Tenjin Ikeda is an Afro-Puerto Rican artist born and raised in Brooklyn, New York on October 30, 1968. At a young age, he taught himself how to draw and he was hooked and has been seriously making art for the past 30 years using the various mediums of painting, sculpture, and printmaking. He attended the School of Visual Arts in New York
first focusing on graphic design and ultimately Fine Arts where he felt more freedom to express himself. It was at the Art Students League that he discovered printmaking, which has been his focus for the past 21 years. “It is my desire to continue to visibly show the richness of my ancestry to the world.” He has various works in private collections in the US, Canada, Mexico, Bahamas as well as acquisitions by The Schomburg Center for Research in Black Culture, The Print Club of Albany, and the Art Student’s League. Tenjin’s work has been featured as cover art and illustrations for various books. He has been included in “Modern Printmaking” a book of 30 contemporary printmakers by Sylvie Covey.

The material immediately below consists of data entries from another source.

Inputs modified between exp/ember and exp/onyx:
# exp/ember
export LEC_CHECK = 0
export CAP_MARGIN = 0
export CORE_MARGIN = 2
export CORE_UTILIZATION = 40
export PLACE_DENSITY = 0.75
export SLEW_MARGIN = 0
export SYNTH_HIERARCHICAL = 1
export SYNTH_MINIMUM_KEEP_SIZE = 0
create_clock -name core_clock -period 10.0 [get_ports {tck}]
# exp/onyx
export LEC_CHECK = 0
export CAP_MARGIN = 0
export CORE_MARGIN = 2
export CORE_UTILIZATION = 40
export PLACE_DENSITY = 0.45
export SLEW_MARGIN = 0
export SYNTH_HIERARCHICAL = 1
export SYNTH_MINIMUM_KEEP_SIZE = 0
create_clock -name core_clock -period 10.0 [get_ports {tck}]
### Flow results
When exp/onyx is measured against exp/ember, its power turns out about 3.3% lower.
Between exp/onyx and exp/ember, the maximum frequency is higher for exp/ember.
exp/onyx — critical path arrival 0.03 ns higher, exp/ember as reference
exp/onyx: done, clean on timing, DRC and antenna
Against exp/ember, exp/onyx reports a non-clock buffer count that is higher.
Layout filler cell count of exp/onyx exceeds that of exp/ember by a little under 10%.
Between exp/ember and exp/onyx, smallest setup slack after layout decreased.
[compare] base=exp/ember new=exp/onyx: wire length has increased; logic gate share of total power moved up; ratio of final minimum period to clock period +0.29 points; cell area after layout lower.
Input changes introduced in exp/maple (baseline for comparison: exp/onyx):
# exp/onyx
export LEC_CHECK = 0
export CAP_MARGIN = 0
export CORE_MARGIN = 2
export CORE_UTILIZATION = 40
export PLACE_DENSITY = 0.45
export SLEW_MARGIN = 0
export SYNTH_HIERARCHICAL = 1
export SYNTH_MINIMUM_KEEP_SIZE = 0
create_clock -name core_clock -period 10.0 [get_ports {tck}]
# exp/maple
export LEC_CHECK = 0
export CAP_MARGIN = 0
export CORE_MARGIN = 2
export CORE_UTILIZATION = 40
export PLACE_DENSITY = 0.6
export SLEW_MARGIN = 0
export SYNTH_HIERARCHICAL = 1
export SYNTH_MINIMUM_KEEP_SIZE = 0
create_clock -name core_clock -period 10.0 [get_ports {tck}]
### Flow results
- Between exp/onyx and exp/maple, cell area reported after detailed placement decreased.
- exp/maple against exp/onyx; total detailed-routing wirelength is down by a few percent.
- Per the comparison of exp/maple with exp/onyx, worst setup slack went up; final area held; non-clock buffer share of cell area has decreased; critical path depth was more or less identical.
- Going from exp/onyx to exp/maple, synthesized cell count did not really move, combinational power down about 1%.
Background: an optimization exercise with open tools, aiming at small area. Do not read the settings as production practice. The RTL was checked by simulation tests, not by an equivalence proof against the original design. Power is estimated from default activity; no workload was simulated.

the previous run:
==> module sram_logger, before the edit <==
module sram_logger(
    input         CLK_48MHZ,
    input         RESET,           
    input         READ_CMD,
    input  [79:0] GEIG_DATA,
    input  [79:0] MAG_DATA,
    input  [31:0] SRAM_D_IN,
    output [17:0] SRAM_A,
    output [3:0]  SRAM_SRBS,
    output        SRAM_CE,
    output        SRAM_WE,
    output        SRAM_OE,
    output [15:0] SRAM_D_OUT,
    output        SRAM_D_OE,
    output [15:0] DATA_READ,
    output [17:0] W_ADDRESS,
    output        W_CHIP_SELECT,
    output [17:0] R_ADDRESS,
    output        R_CHIP_SELECT
);
reg [79:0] geig_prev;
reg [79:0] mag_prev;
reg        read_prev;
reg [7:0]  schedule;      
reg [2:0]  write_count;   
reg [1:0]  phase;         
reg [63:0] data_buffer;   
reg [17:0] w_address;
reg        w_chip_select;
reg [17:0] r_address;
reg        r_chip_select;
reg [17:0] sram_a;
reg        sram_cs;       
reg        sram_wr;       
reg        sram_rd;       
reg [15:0] dread;
reg [15:0] dout;          
wire geig_new = (GEIG_DATA != geig_prev);
wire mag_new  = (MAG_DATA != mag_prev);
wire read_new = READ_CMD & ~read_prev;
reg [7:0] sched_ins;
always @(*) begin
    sched_ins = schedule;
    if (geig_new) begin
        if (sched_ins[1:0] == 2'b00)      sched_ins[1:0] = 2'd1;
        else if (sched_ins[3:2] == 2'b00) sched_ins[3:2] = 2'd1;
        else if (sched_ins[5:4] == 2'b00) sched_ins[5:4] = 2'd1;
        else                              sched_ins[7:6] = 2'd1;
    end
    if (mag_new) begin
        if (sched_ins[1:0] == 2'b00)      sched_ins[1:0] = 2'd2;
        else if (sched_ins[3:2] == 2'b00) sched_ins[3:2] = 2'd2;
        else if (sched_ins[5:4] == 2'b00) sched_ins[5:4] = 2'd2;
        else                              sched_ins[7:6] = 2'd2;
    end
    if (read_new) begin
        if (sched_ins[1:0] == 2'b00)      sched_ins[1:0] = 2'd3;
        else if (sched_ins[3:2] == 2'b00) sched_ins[3:2] = 2'd3;
        else if (sched_ins[5:4] == 2'b00) sched_ins[5:4] = 2'd3;
        else                              sched_ins[7:6] = 2'd3;
    end
end
wire head_write = sched_ins[0] ^ sched_ins[1];
wire head_read  = sched_ins[0] & sched_ins[1];
wire head_geig  = sched_ins[0];            
wire [79:0] src = head_geig ? GEIG_DATA : MAG_DATA;
wire write_done  = head_write & (write_count == 3'd5);
wire write_word  = head_write & ~write_count[2] | head_write & (write_count == 3'd4);
wire read_drop   = head_read & (r_address == w_address);
wire read_go     = head_read & ~read_drop;
wire write_step3 = write_word & (phase == 2'd2);
wire read_step3  = read_go & (phase == 2'd3);
wire shift       = write_done | read_drop | read_step3;
wire [18:0] addr_inc = {sram_cs, sram_a} + 19'd1;
always @(posedge CLK_48MHZ or negedge RESET) begin
    if (!RESET) begin
        geig_prev     <= 80'b0;
        mag_prev      <= 80'b0;
        read_prev     <= 1'b0;
        schedule      <= 8'b0;
        write_count   <= 3'b0;
        phase         <= 2'b0;
        w_address     <= 18'b0;
        w_chip_select <= 1'b0;
        r_address     <= 18'b0;
        r_chip_select <= 1'b0;
    end else begin
        geig_prev <= GEIG_DATA;
        mag_prev  <= MAG_DATA;
        read_prev <= READ_CMD;
        schedule  <= shift ? {2'b00, sched_ins[7:2]} : sched_ins;
        if (write_done)
            write_count <= 3'd0;
        else if (write_step3)
            write_count <= write_count + 3'd1;
        if (write_step3 | read_step3)
            phase <= 2'd0;
        else if (write_word | read_go)
            phase <= phase + 2'd1;
        if (write_step3)
            {w_chip_select, w_address} <= addr_inc;
        if (read_step3)
            {r_chip_select, r_address} <= addr_inc;
    end
end
always @(posedge CLK_48MHZ or negedge RESET) begin
    if (!RESET)
        data_buffer <= 64'b0;
    else begin
        if (head_write & (write_count == 3'd0) & (phase == 2'd0))
            data_buffer[15:0] <= src[15:0];
        if (head_write & (write_count == 3'd0) & (phase == 2'd2))
            data_buffer[15:0] <= src[79:64];
        if (head_write & (write_count == 3'd0))
            data_buffer[63:16] <= src[63:16];
    end
end
wire [15:0] write_word_data = (write_count[1:0] == 2'd1) ? data_buffer[31:16] :
                              (write_count[1:0] == 2'd2) ? data_buffer[47:32] :
                              (write_count[1:0] == 2'd3) ? data_buffer[63:48] :
                                                           data_buffer[15:0];
wire [7:0] head = schedule;
wire cyc_write = (head[0] ^ head[1]);
wire cyc_read  = (head[0] & head[1]);
always @(negedge CLK_48MHZ or negedge RESET) begin
    if (!RESET) begin
        sram_a  <= 18'b0;
        sram_wr <= 1'b0;
        sram_rd <= 1'b0;
        dread   <= 16'b0;
        dout    <= 16'b0;
    end else begin
        if (cyc_write & (phase == 2'd1))
            dout <= write_word_data;
        if (phase == 2'd1)
            sram_a <= cyc_read ? r_address : w_address;
        sram_wr <= cyc_write & (phase == 2'd1);
        sram_rd <= cyc_read & (phase == 2'd1 | phase == 2'd2);
        if (cyc_read & (phase == 2'd2))
            dread <= sram_cs ? SRAM_D_IN[31:16] : SRAM_D_IN[15:0];
    end
end
always @(negedge CLK_48MHZ or negedge RESET) begin
    if (!RESET)
        sram_cs <= 1'b0;
    else if (phase == 2'd1)
        sram_cs <= cyc_read ? r_chip_select : w_chip_select;
end
wire sram_active = sram_wr | sram_rd;
assign SRAM_A        = sram_a;
assign SRAM_SRBS     = {~(sram_active & sram_cs), ~(sram_active & sram_cs),
                        ~(sram_active & ~sram_cs), ~(sram_active & ~sram_cs)};
assign SRAM_CE       = 1'b0;
assign SRAM_WE       = ~sram_wr;
assign SRAM_OE       = ~sram_rd;
assign SRAM_D_OE     = sram_wr;
assign SRAM_D_OUT    = dout;
assign DATA_READ     = dread;
assign W_ADDRESS     = w_address;
assign W_CHIP_SELECT = w_chip_select;
assign R_ADDRESS     = r_address;
assign R_CHIP_SELECT = r_chip_select;
endmodule
export LEC_CHECK = 0
export CAP_MARGIN = 0
export CORE_MARGIN = 2
export CORE_UTILIZATION = 70
export SLEW_MARGIN = 0
create_clock -name core_clock -period 10.0 [get_ports {CLK_48MHZ}]
standard.sh (not shown) runs the stock make flow with config.mk's settings and CLKGATE_MAP_FILE= SYNTH_SCRIPT=/design/flow/synth_recipe.tcl, a recipe that flattens the netlist after the stock synthesis.
==> flow/flow/run.sh <==
#!/bin/bash
# The standard layout (standard.sh), with these changes:
#  1. after the standard synthesis, the combinational cells are re-mapped by
#     ABC with an area-oriented script (resynth.ys, area.abc); the register
#     instances, their names and cell types are left as the standard synthesis
#     made them;
#  2. the port buffers that ORFS inserts on every input and output are
#     sky130_fd_sc_hd__buf_1 instead of the tool's default pick;
#  3. clock tree synthesis clusters up to 10 flip-flops per clkbuf_4 leaf
#     buffer and adds no dummy loads.
# Each tool's full output goes to a log of its own in this folder:
# synth_make.log, resynth_models.log, resynth.log, layout_make.log (and each
# ORFS step also keeps its log under orfs/logs/).
set -euo pipefail
here=$(pwd)
res=$here/orfs/results/$FLOW_PLATFORM/sram_logger/base
lib=$FLOW_HOME/platforms/$FLOW_PLATFORM/lib/sky130_fd_sc_hd__tt_025C_1v80.lib

bash standard.sh synth > synth_make.log 2>&1
cp "$res/1_2_yosys.v" standard_synth.v

# Function models of the library's combinational cells.
seq=$(awk '/^    cell \(/{c=$2} /^        (ff|latch|statetable) *\(/{print c}' "$lib" | tr -d '"();' | sort -u | tr '\n' ' ')
yosys -l resynth_models.log -p "read_liberty -ignore_miss_func $lib; delete $seq; write_verilog -noattr comb_models.v" > /dev/null 2>&1
dontuse=$(sed -n '/^export DONT_USE_CELLS += /,/^#/p' "$FLOW_HOME/platforms/$FLOW_PLATFORM/config.mk" | grep -o 'sky130_fd_sc_hd__[a-z0-9_]*' | sed 's/^/-dont_use /' | tr '\n' ' ')
printf 'set_driving_cell sky130_fd_sc_hd__buf_1\nset_load 5\n' > abc.constr
sed -e "s#@LIB@#$lib#g" -e "s#@IN@#$here/standard_synth.v#" -e "s#@OUT@#$here/resynth.v#" \
    -e "s#@SCR@#$here/flow/area.abc#" -e "s#@CONSTR@#$here/abc.constr#" -e "s#@DONTUSE@#$dontuse#" \
    -e "s#@MODELS@#$here/comb_models.v#" -e "s#@TOP@#$FLOW_TOP#g" flow/resynth.ys > resynth_run.ys
yosys -l resynth.log -s resynth_run.ys > /dev/null 2>&1
cp resynth.v "$res/1_2_yosys.v"
touch "$res/1_2_yosys.v"

export BUFFER_PORTS_ARGS="-buffer_cell sky130_fd_sc_hd__buf_1"
export CTS_ARGS="-sink_clustering_enable -repair_clock_nets -sink_clustering_size 10 -sink_clustering_max_diameter 50 -buf_list sky130_fd_sc_hd__clkbuf_4 -dont_use_dummy_load"
bash standard.sh finish > layout_make.log 2>&1
Other scripts of this flow, unchanged in this note and not shown: flow/flow/area.abc, flow/flow/resynth.ys
What the current run does differently from the previous run at the input level:
diff --git a/flow/design.v b/flow/design.v
--- a/flow/design.v
+++ b/flow/design.v
@@ -34,9 +34,9 @@
 reg        sram_wr;       
 reg        sram_rd;       
 reg [15:0] dread;
-reg [15:0] dout;          
-wire geig_new = (GEIG_DATA != geig_prev);
-wire mag_new  = (MAG_DATA != mag_prev);
+reg  started;             
+wire geig_new = started ? (GEIG_DATA != geig_prev) : (|GEIG_DATA);
+wire mag_new  = started ? (MAG_DATA != mag_prev)   : (|MAG_DATA);
 wire read_new = READ_CMD & ~read_prev;
 reg [7:0] sched_ins;
 always @(*) begin
@@ -74,8 +74,7 @@
 wire [18:0] addr_inc = {sram_cs, sram_a} + 19'd1;
 always @(posedge CLK_48MHZ or negedge RESET) begin
     if (!RESET) begin
-        geig_prev     <= 80'b0;
-        mag_prev      <= 80'b0;
+        started       <= 1'b0;
         read_prev     <= 1'b0;
         schedule      <= 8'b0;
         write_count   <= 3'b0;
@@ -85,8 +84,7 @@
         r_address     <= 18'b0;
         r_chip_select <= 1'b0;
     end else begin
-        geig_prev <= GEIG_DATA;
-        mag_prev  <= MAG_DATA;
+        started   <= 1'b1;
         read_prev <= READ_CMD;
         schedule  <= shift ? {2'b00, sched_ins[7:2]} : sched_ins;
         if (write_done)
@@ -103,22 +101,18 @@
             {r_chip_select, r_address} <= addr_inc;
     end
 end
-always @(posedge CLK_48MHZ or negedge RESET) begin
-    if (!RESET)
-        data_buffer <= 64'b0;
-    else begin
-        if (head_write & (write_count == 3'd0) & (phase == 2'd0))
-            data_buffer[15:0] <= src[15:0];
-        if (head_write & (write_count == 3'd0) & (phase == 2'd2))
-            data_buffer[15:0] <= src[79:64];
-        if (head_write & (write_count == 3'd0))
-            data_buffer[63:16] <= src[63:16];
-    end
+always @(posedge CLK_48MHZ) begin
+    geig_prev <= GEIG_DATA;
+    mag_prev  <= MAG_DATA;
 end
-wire [15:0] write_word_data = (write_count[1:0] == 2'd1) ? data_buffer[31:16] :
-                              (write_count[1:0] == 2'd2) ? data_buffer[47:32] :
-                              (write_count[1:0] == 2'd3) ? data_buffer[63:48] :
-                                                           data_buffer[15:0];
+always @(posedge CLK_48MHZ) begin
+    if (head_write & (write_count == 3'd0) & (phase == 2'd0))
+        data_buffer[15:0] <= src[15:0];
+    if (head_write & (write_count == 3'd0) & (phase == 2'd2))
+        data_buffer[15:0] <= src[79:64];
+    if (head_write & (write_count == 3'd0))
+        data_buffer[63:16] <= src[63:16];
+end
 wire [7:0] head = schedule;
 wire cyc_write = (head[0] ^ head[1]);
 wire cyc_read  = (head[0] & head[1]);
@@ -128,10 +122,7 @@
         sram_wr <= 1'b0;
         sram_rd <= 1'b0;
         dread   <= 16'b0;
-        dout    <= 16'b0;
     end else begin
-        if (cyc_write & (phase == 2'd1))
-            dout <= write_word_data;
         if (phase == 2'd1)
             sram_a <= cyc_read ? r_address : w_address;
         sram_wr <= cyc_write & (phase == 2'd1);
@@ -140,10 +131,8 @@
             dread <= sram_cs ? SRAM_D_IN[31:16] : SRAM_D_IN[15:0];
     end
 end
-always @(negedge CLK_48MHZ or negedge RESET) begin
-    if (!RESET)
-        sram_cs <= 1'b0;
-    else if (phase == 2'd1)
+always @(negedge CLK_48MHZ) begin
+    if (phase == 2'd1)
         sram_cs <= cyc_read ? r_chip_select : w_chip_select;
 end
 wire sram_active = sram_wr | sram_rd;
@@ -154,7 +143,10 @@
 assign SRAM_WE       = ~sram_wr;
 assign SRAM_OE       = ~sram_rd;
 assign SRAM_D_OE     = sram_wr;
-assign SRAM_D_OUT    = dout;
+assign SRAM_D_OUT    = (write_count[1:0] == 2'd1) ? data_buffer[31:16] :
+                       (write_count[1:0] == 2'd2) ? data_buffer[47:32] :
+                       (write_count[1:0] == 2'd3) ? data_buffer[63:48] :
+                                                    data_buffer[15:0];
 assign DATA_READ     = dread;
 assign W_ADDRESS     = w_address;
 assign W_CHIP_SELECT = w_chip_select;
Findings:
- Taking the previous run as 1.0, the current run lands at 0.927 on floorplan die area.
- Non-clock buffer count is higher on the previous run
- Summed instance area of the synthesized netlist: the current run < the previous run
- The current run vs the previous run, source-to-sink clock delay at the later pin of the worst-skew pair went down by 0.03 ns.
- Re final instance area: the previous run was higher than the current run.
- Higher fraction of power consumed by sequential logic was reported by the previous run, not the current run.
- Taking the previous run as the reference, in the current run combinational power went up about 340%; area overhead of the layout relative to synthesis went down 0.25 points.
- Wire length reported by the detailed router of the current run exceeds that of the previous run by a few percent.
- The current run: number of cells in the finished layout apart from fillers is 115 lower than what the previous run reported.
- Synthesized net count: the current run < the previous run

Tenjin, also worked for 6 years as an artist assistant to Richard Artschwager and with artist Keith Haring on a mural project, Mr. Haring did at Woodhull Hospital in Brooklyn, NY. He has participated in group shows in different parts of the United States, Ireland, Japan as well as Spain and Australia.

Statement:

My vision and goals as an artist are first and foremost selfish ones. They are an attempt to find meaning in reality or a world that doesn’t always make sense to me, so that a certain level of ‘normalcy’ is kept. My images are also an external expression of the internal dialogues and ones that I have with various people in my day-to-day life. There is an element of storytelling in the images that I create, from sacred myths and oral traditions that I was raised with. At all times there is this expression that remains in the forefront of my mind that “We stand on the shoulders of those who come before us.” It is something that we like to use in sound bites often today however it is something that was instilled in me since I was a child. It is my attempt to share a piece of my culture, a part of the language that I grew up with, which is often viewed as a novelty, fetishized, or looked at as inferior not worthy of expression like our European counterparts. It is my intention to include the richness of my cultural selves, which ultimately have its roots in the continent of Africa.